_WHAT THE TASK REQUIRES_. Start at the line below containing "or4_1, a31oi_1 |" and stop at the line containing "o21ai_0 (73) |". Repeat every line of that stretch exactly, and nothing outside it.

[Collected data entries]
»»
## src/rtl/fetch_unit.sv

```systemverilog
// Instruction fetch stage: owns the PC, issues in-order imem requests and
// buffers up to DEPTH in-flight/returned words ahead of the fetch/decode register.
module fetch_unit #(
    parameter logic [31:0] RESET_PC = 32'h0000_0000,
    parameter int          DEPTH    = 2,
    parameter logic [31:0] NOP_INST = 32'h0000_0013
) (
    input  logic        clk,
    input  logic        rstn,
    output logic        imem_req,
    output logic [31:0] imem_addr,
    input  logic        imem_gnt,
    input  logic        imem_rvalid,
    input  logic [31:0] imem_rdata,
    input  logic        redirect_en,
    input  logic [31:0] redirect_pc,
    input  logic        stall,
    output logic [63:0] fetch_dec_reg,
    output logic        fetch_valid
);
    localparam int AW  = (DEPTH > 1) ? $clog2(DEPTH) : 1;
    localparam int CW  = AW + 1;
    localparam int CW1 = CW + 1;
    localparam logic [CW1-1:0] DEPTH_C = CW1'(DEPTH);

    logic [31:0]   r_pc;
    logic [31:0]   r_buf_pc  [DEPTH];
    logic [31:0]   r_buf_ins [DEPTH];
    logic [AW-1:0] r_rd_ptr;
    logic [AW-1:0] r_wr_ptr;
    logic [CW-1:0] r_count;
    logic [CW-1:0] r_unfilled;
    logic [CW-1:0] r_drop;
    logic [63:0]   r_fdr;
    logic          r_fvalid;

    logic          w_alloc;
    logic          w_fill;
    logic          w_drop_rsp;
    logic          w_pop;
    logic          w_head_filled;
    logic [AW-1:0] w_fill_idx;

    // Entries fill strictly in order, so filled entries always form a prefix
    // of the queue: the head is filled whenever some entry is not unfilled.
    assign w_head_filled = r_count > r_unfilled;
    assign imem_req      = rstn && !redirect_en &&
                           (({1'b0, r_count} + {1'b0, r_drop}) < DEPTH_C);
    assign imem_addr     = r_pc;
    assign w_alloc       = imem_req && imem_gnt;
    assign w_drop_rsp    = imem_rvalid && (r_drop != '0);
    assign w_fill        = imem_rvalid && (r_drop == '0) && (r_unfilled != '0);
    assign w_pop         = !redirect_en && !stall && w_head_filled;
    assign w_fill_idx    = r_wr_ptr - r_unfilled[AW-1:0];

    assign fetch_dec_reg = r_fdr;
    assign fetch_valid   = r_fvalid;

    // Payload storage needs no reset; occupancy is tracked by the counters.
    always_ff @(posedge clk) begin
        if (!redirect_en) begin
            if (w_alloc) r_buf_pc[r_wr_ptr]    <= r_pc;
            if (w_fill)  r_buf_ins[w_fill_idx] <= imem_rdata;
        end
    end

    always_ff @(posedge clk or negedge rstn) begin
        if (!rstn) begin
            r_pc       <= RESET_PC;
            r_rd_ptr   <= '0;
            r_wr_ptr   <= '0;
            r_count    <= '0;
            r_unfilled <= '0;
            r_drop     <= '0;
            r_fdr      <= {NOP_INST, 32'h0};
            r_fvalid   <= 1'b0;
        end else if (redirect_en) begin
            // Every request still unanswered after this cycle's response
            // must have its data thrown away when it eventually returns.
            r_pc       <= redirect_pc & ~32'h3;
            r_rd_ptr   <= '0;
            r_wr_ptr   <= '0;
            r_count    <= '0;
            r_unfilled <= '0;
            r_drop     <= r_drop + r_unfilled - CW'(w_fill | w_drop_rsp);
            r_fdr      <= {NOP_INST, 32'h0};
            r_fvalid   <= 1'b0;
        end else begin
            if (w_alloc) begin
                r_pc     <= r_pc + 32'd4;
                r_wr_ptr <= r_wr_ptr + AW'(1);
            end
            if (w_drop_rsp) r_drop <= r_drop - CW'(1);
            r_count    <= r_count + CW'(w_alloc) - CW'(w_pop);
            r_unfilled <= r_unfilled + CW'(w_alloc) - CW'(w_fill);
            if (!stall) begin
                if (w_pop) begin
                    r_fdr    <= {r_buf_ins[r_rd_ptr], r_buf_pc[r_rd_ptr]};
                    r_fvalid <= 1'b1;
                    r_rd_ptr <= r_rd_ptr + AW'(1);
                end else begin
                    r_fdr    <= {NOP_INST, 32'h0};
                    r_fvalid <= 1'b0;
                end
            end
        end
    end
endmodule
```

## config.mk

```make
export PLATFORM = sky130hd
export DESIGN_NAME = fetch_unit
export DESIGN_NICKNAME = d
export VERILOG_FILES = /design/src/rtl/fetch_unit.sv
export SDC_FILE = /design/constraint.sdc
export NUM_CORES = 1
export LEC_CHECK = 0
export CAP_MARGIN = 5
export CELL_PAD_IN_SITES_DETAIL_PLACEMENT = 1
export CELL_PAD_IN_SITES_GLOBAL_PLACEMENT = 2
export CORE_MARGIN = 3
export CORE_UTILIZATION = 35
export CTS_CLUSTER_SIZE = 8
export DETAILED_ROUTE_END_ITERATION = 8
export HOLD_SLACK_MARGIN = 0.02
export PLACE_DENSITY_LB_ADDON = 0.3
export SKIP_CTS_REPAIR_TIMING = 1
export SYNTH_ARGS = -nofsm -noshare
export SYNTH_HDL_FRONTEND = slang
export SYNTH_SLANG_ARGS = --single-unit
```

## constraint.sdc

```tcl
create_clock -name clk -period 4.8 [get_ports clk]
set_input_delay 0.72 -clock clk [delete_from_list [all_inputs] [get_ports clk]]
set_output_delay 0.72 -clock clk [all_outputs]
set_load 0.02 [all_outputs]
```

==> metrics.md, run 1 <==
| Metric | Value |
|---|---|
| Status | finished, final reports clean |
| IO Port Bufs | 163 |
| Synth warn | 0 |
| Rel. slew slack | 21.29% |
| Post-synth top area share | approximately 41% |
| Layout cells sized above 1 | under 10% |
| DR iter-0 viols | between 200 and 300 |
| Clock Path Buffers | 3 |
| Rows | a little under 60 |
| Reg2reg path depth | 7 |
| Core ar. | 25180 um2 |
| Post-route setup TNS | 0 ns |
| Register bit total from synthesis | around 230 |
| Initial antenna violation count | 0 |
| WL met2 | approximately 12 mm |
| Critical path arrival | around 2.6 ns |
| Critical path class | flop to primary output |
| H-tree levels | 2 |
| Number of flops mapped to enable cells by yosys | between 100 and 150 |
| Worst reg2reg setup slack | between 1.5 and 2 ns |
| F_max | 305.8 MHz |
| Die Area | between 20000 and 30000 um2 |
| Register area | about 6300 um2 |
| RSZ-0062 raised after global routing | false |
| Unique masters post-synth | 42 |
| Filler Cell Count | 2564 |
| Die height | around 170 um |
| Post-synth top area cell | edfxtp_1 |
| Crit start category | flop |
| Die width | 166.3 um |
| CP max stage delay | 0.67 ns |
| Total of max-cap violations | 0 |
| Critical Path RT | slightly above 4 ns |
| Lkg Pwr | between 4 and 5 nW |
| DRT Pass-1 Iters | 4 |
| Placed Cells incl. Taps | 1136 |
| Worst skew pair latency | between 0.4 and 0.5 ns |
| Max reg flops | 64 |
| Area occupied by multi-input gates | roughly 2500 um2 |
| Final Non-Filler Cells | around 1200 |
| HPWL Detailed | ~15 mm |
| CP max FO | 4 |
| Max Clock Skew | about 0.017 ns |
| PwrDens | slightly below 500 nW/um2 |
| Clock slew at reported path FFs | roughly 0.050 ns |
| Syn_area_per_cell | between 10 and 15 um2 |
| Worst Setup End Kind | primary output |
| Total power | approximately 5.8 mW |
| Layout area overhead | 33.51% |
| Hold Crit Class | input pin to async pin |
| Crit Reg-Reg Startpoint | r_drop[0] |
| Largest net degree at the start of global routing | between 70 and 80 |
| Mean routed wirelength per cell | around 20 um |
| DR top layer | met4 |
| DR vias | around 6000 |
| Count leader, synth | edfxtp_1 |
| # IOs | about 170 |
| Vias in the first global route | between 6000 and 7000 |
| Synth area leaders | edfxtp_1 (41%), dfrtp_1 (28%), mux2i_1 (7.0%) |
| Post-DRT Antenna Nets | 0 |
| Setup Viol. Count Final | 0 |
| Max Slew Vio Count | 0 |
| Remaining Overflow, GRT | 0 |
| Worst reg2reg path endpoint | imem_addr[31] |
| Inserted Clock Buffers | 34 |
| First-pass GRT wire length | around 37 mm |
| CTS tree | yes |
| Routability cong. | 0.8011 |
| Netlist Area Pre-Place | 8989 um2 |
| Fin crit period | roughly 3.3 ns |
| Post-layout net count | just over 900 |
| Sequential share of the synthesized area | between 60% and 70% |
| Vias per cell | about 5 |
| Critical path's slowest cell | clkdlybuf4s50_1 |
| Peak VDD IR | 252.4 uV |
| Clk root buf | clkbuf_16 |
| Final wirelength | between 20 and 25 mm |
| Hold Vio Cnt, Final | 0 |
| Post-synth top flop | edfxtp_1 |
| Wl on met1 | about 10 mm |
| Cell Chain, Critical Path | inv_1, nor2_1, fa_1, nor4b_1, clkdlybuf4s50_1 |
| Least-Margin Pin Slew | 1.181 ns |
| Initial Utilization | a little over a third |
| Drc violations | 0 |
| Syn Inst Count | 671 |
| Layout Utilization | 47.65% |
| Crit share post-route | about two thirds |
| CTS sink count | 226 |
| Commonest cells in the netlist | edfxtp_1 (124), dfrtp_1 (99), nand2_1 (86) |
| Post-synth ARST share | a little under half |
| Met3 WL | around 1.0 mm |
| Total track usage | between 15 and 20% |
[through the flow]
step / instance area (um2) / hold slack, ns / worst slack [ns]
after floorplan: 8992 / 0.4244 / 0.9599
after global placement: 10980 / 0.4582 / 1.663
after detailed placement: 10980 / 0.4649 / 1.608
after CTS: 12000 / 0.1766 / 1.455
after global routing: 12000 / 0.1909 / 1.373
final: 12000 / 0.1797 / 1.530
[worst max-delay path, delay by kind of cell, from the launching register on]
family                     cells  cell delay, ns
adders and majority gates      1            0.48
and+or+nand+nor                2            0.42
DFF                            1            0.36
buffers and inverters          2            0.81
[layout by cell type, fill, tap and decap left out, types with 3 or more instances in the layout]
master           Yosys  routed
dfrtp_1             99      98
nand3_1             13      13
a31oi_1             16      16
nor2b_1              4       3
nor4_1               5       5
ha_1                10      10
and4_1               3       3
o21ai_0             73      73
edfxtp_1           124     124
or4_1               16      16
nand2_1             86      86
mux2i_1             63      63
a21oi_1              4       4
xnor2_1             14      14
inv_1               15      15
clkbuf_1            26      23
dfstp_2              3       3
or3_1                4       4
xor2_1               8       8
nand4_1              8       8
o31ai_1             12      12
o21ai_1              5       4
clkbuf_16            0      37
clkdlybuf4s50_1      0     162
buf_4                3      10
nor2_1              26      25
[how the worst max path moves through the flow]
stage / from / endpoint / slack (ns) / cells after the start
after global placement: redirect_en / imem_req / 1.66 / 4
after global routing: r_count[0] / imem_req / 1.37 / 5
final: r_drop[0] / imem_req / 1.53 / 5
after detailed placement: redirect_en / imem_req / 1.61 / 4
after CTS: r_drop[0] / imem_req / 1.45 / 5
after floorplan: redirect_en / r_buf_ins[1][0] / 0.96 / 3
[metal layers]
metal | vias up | track usage, %
met4 | 0 | 4.484
met1 | 3000 | 22.39
met2 | 166 | 28.90
met3 | 33 | 3.071
met5 | - | 0
li1 | 2792 | -
[power breakdown]
part           switching [mW]  total, mW  internal [mW]
Sequential              0.270       2.51           2.24
Combinational           0.515       1.04          0.525
Clock                   0.800       2.22           1.42
[cells by family after synthesis]
group                      Yosys count  synth area share, %
DFF                                226                69.86
and+or+nand+nor                    179                9.633
AOI/OAI and AO/OA                  115                7.127
muxes                               64                7.141
buffers and inverters               53                2.436
xor gates and xnor gates            22                2.144
adders and majority gates           11                1.615
other                                1              0.04172
[final cells by class]
cell class              instances  share of cell area [%]
diodes                          1                 0.02085
clock buffers                  60                   8.435
clock inverters                 1                 0.07298
inverters                      15                  0.4692
multi-input cells             393                   21.06
flip-flops and latches        226                   52.36
well taps                     330                   3.441
repair buffers                172                   14.14
Power figures use the tool's default switching activity.
==> inputs of run 2 (changes only) <==
- CORE_UTILIZATION: 35 -> 32
- clock period: 4.8 -> 2.9 ns (I/O delays scaled with it)
==> metrics.md, run 2 (synthesized netlist as in run 1, its figures left out) <==
| Metric | Value |
|---|---|
| Worst reg2reg path endpoint | imem_addr[31] |
| Remaining Overflow, GRT | 0 (unchanged) |
| Worst skew pair latency | 0.49 ns (about the same) |
| RSZ-0062 raised after global routing | false |
| Die height | 173.6 um (+4.4%) |
| Largest net degree at the start of global routing | 71 (-2.7%) |
| Total of max-cap violations | 0 (unchanged) |
| Rel. slew slack | 32.52% (+11 points) |
| Vias per cell | 4.827 (-3.5%) |
| DR vias | 6019 (+0.47%) |
| Die Area | 30140 um2 (+9.0%) |
| Commonest non-fill, non-tap cell in the layout | clkdlybuf4s50_1 |
| CTS tree | yes |
| IO Port Bufs | 163 (unchanged) |
| Area occupied by multi-input gates | 2547 um2 (+0.79%) |
| Initial Utilization | 32.98% (-2.7 points) |
| Status | finished, final reports clean |
| Layout cells sized above 1 | 7.886% (+0.85 points) |
| Filler Cell Count | 2789 (+8.8%) |
| Max reg flops | 64 (unchanged) |
| Rows | 60 (+3.4%) |
| Max Slew Vio Count | 0 (unchanged) |
| Lkg Pwr | 4.439 nW (+1.7%) |
| Post-DRT Antenna Nets | 0 (unchanged) |
| Fin crit period | 2.775 ns |
| F_max | around 360 MHz |
| Clock slew at reported path FFs | 0.05 ns (about the same) |
| Total track usage | 15.97% (-0.93 points) |
| Routability cong. | 0.7856 (-1.9%) |
| CP max FO | 4 (unchanged) |
| Critical path's slowest cell | or4_4 |
| Layout area overhead | 35.52% |
| Final wirelength | 23.94 mm (+1.6%) |
| Clock Path Buffers | 3 (unchanged) |
| Drc violations | 0 (unchanged) |
| DRT Pass-1 Iters | 4 (unchanged) |
| HPWL Detailed | 15.77 mm (+3.1%) |
| # diodes | 0 (-1) |
| Initial antenna violation count | 1 (+1) |
| Total power | 9.620 mW (+67%) |
| Die width | 173.6 um (+4.4%) |
| Hold Crit Class | input pin to async pin |
| # IOs | 168 (unchanged) |
| CTS sink count | 226 (unchanged) |
| Cell Chain, Critical Path | inv_1, nor2_1, fa_1, nand4bb_2, or4_4, or4_1, a31oi_1 |
| Crit-path leading delay family | simple AND/OR/NAND/NOR gates |
| Most frequent cells in the layout | clkdlybuf4s50_1 (161), edfxtp_1 (124), dfrtp_1 (98), nand2_1 (86), o21ai_0 (73) |
| Setup Viol. Count Final | 0 (unchanged) |
| First-pass GRT wire length | 38.19 mm (+2.4%) |
| Critical path class | flop to flop |
| PwrDens | 789.7 nW/um2 (+64%) |
| DR iter-0 viols | 306 (+15%) |
| Buf+Inv Stages, Crit Path | 1 (-1) |
| Crit Reg-Reg Startpoint | r_drop[0] |
| Worst Setup End Kind | flop |
| Mean routed wirelength per cell | 19.20 um (-2.4%) |
| Core ar. | 27250 um2 (+8.2%) |
| Vias in the first global route | 6611 (+0.091%) |
| Crit share post-route | about 96% |
| Peak VDD IR | 312.9 uV (+24%) |
| Hold Vio Cnt, Final | 0 (unchanged) |
| Reg2reg path depth | 7 (unchanged) |
| Critical Path RT | 3.31 ns (-0.77 ns) |
| Critical path arrival | 3.19 ns (+0.64 ns) |
| Least-Margin Pin Slew | 1.012 ns (-0.1684 ns) |
| Layout Utilization | 44.70% (-3.0 points) |
| Crit start category | flop |
| Post-layout net count | 930 (+0.76%) |
| H-tree levels | 2 (unchanged) |
| Inserted Clock Buffers | 34 (unchanged) |
| Register area | 6284 um2 (unchanged) |
| CP max stage delay | 0.61 ns (-0.06 ns) |
| Max Clock Skew | 0.01307 ns (-0.003994 ns) |
| Clk root buf | clkbuf_16 |
| Worst reg2reg setup slack | 0.12 ns (-1.63 ns) |
[run 2: changes by cell type in the layout (fill, tap and decap cells not counted), sizes merged]
cell           before  now
buf                10   16
clkbuf             60   61
clkdlybuf4s50     162  161
diode               1    0
dlygate4sd3         0    1
dlymetal6s2s        0    1
[run 2: per-layer routing]
layer	GRT usage, %	routed length (um)	vias up
met3	3.066	1083	35
li1	-	-	2809
met1	21.62	10930	3018
met5	0	13	-
met4	5.094	482	2
met2	26.07	11430	155
[run 2: worst max path at each step]
stage,startpoint,end,depth (start not counted)
after floorplan,r_drop[0],r_buf_pc[1][10],6
after global placement,r_drop[0],imem_addr[31],7
after detailed placement,r_drop[0],imem_addr[31],7
after CTS,r_drop[0],imem_req,5
after global routing,r_drop[0],imem_addr[31],7
final,r_drop[0],imem_addr[31],7
[run 2: area by class of cell]
class	instances	area share, %
flip-flops and latches	226	51.58
multi-input cells	393	20.91
clock buffers	61	8.340
well taps	372	3.821
repair buffers	179	14.81
inverters	15	0.4622
clock inverters	1	0.07190
[run 2: worst reg2reg max path, cell delays in order (launching register included)]
cell       delay, ns
dfrtp_1         0.35
inv_1           0.14
nor2_1          0.07
fa_1            0.49
nand4bb_2       0.34
or4_4           0.61
or4_1           0.53
a31oi_1         0.18
[run 2: report_power, final]
group | switching [mW] | total, mW | internal [mW]
Clock | 1.33 | 3.68 | 2.35
Sequential | 0.399 | 4.11 | 3.71
Combinational | 0.926 | 1.82 | 0.898
[run 2: per-stage QoR]
stage / hold slack (ns) / setup WS [ns] / setup TNS (ns) / cell area [um2] / instances
after floorplan: 0.1394 / 0.01807 / 0 / 9005 / 672
after global placement: 0.2489 / 0.1137 / 0 / 11140 / 1184
after detailed placement: 0.2552 / 0.01252 / 0 / 11140 / 1184
after CTS: -0.2631 / -0.1387 / -0.1387 / 12160 / 1246
after global routing: 0.3357 / 0.01599 / 0 / 12180 / 1247
final: 0.3708 / 0.1249 / 0 / 12180 / 1247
««
_SOLUTION FOR THIS PROBLEM_.
| Cell Chain, Critical Path | inv_1, nor2_1, fa_1, nand4bb_2, or4_4, or4_1, a31oi_1 |
| Crit-path leading delay family | simple AND/OR/NAND/NOR gates |
| Most frequent cells in the layout | clkdlybuf4s50_1 (161), edfxtp_1 (124), dfrtp_1 (98), nand2_1 (86), o21ai_0 (73) |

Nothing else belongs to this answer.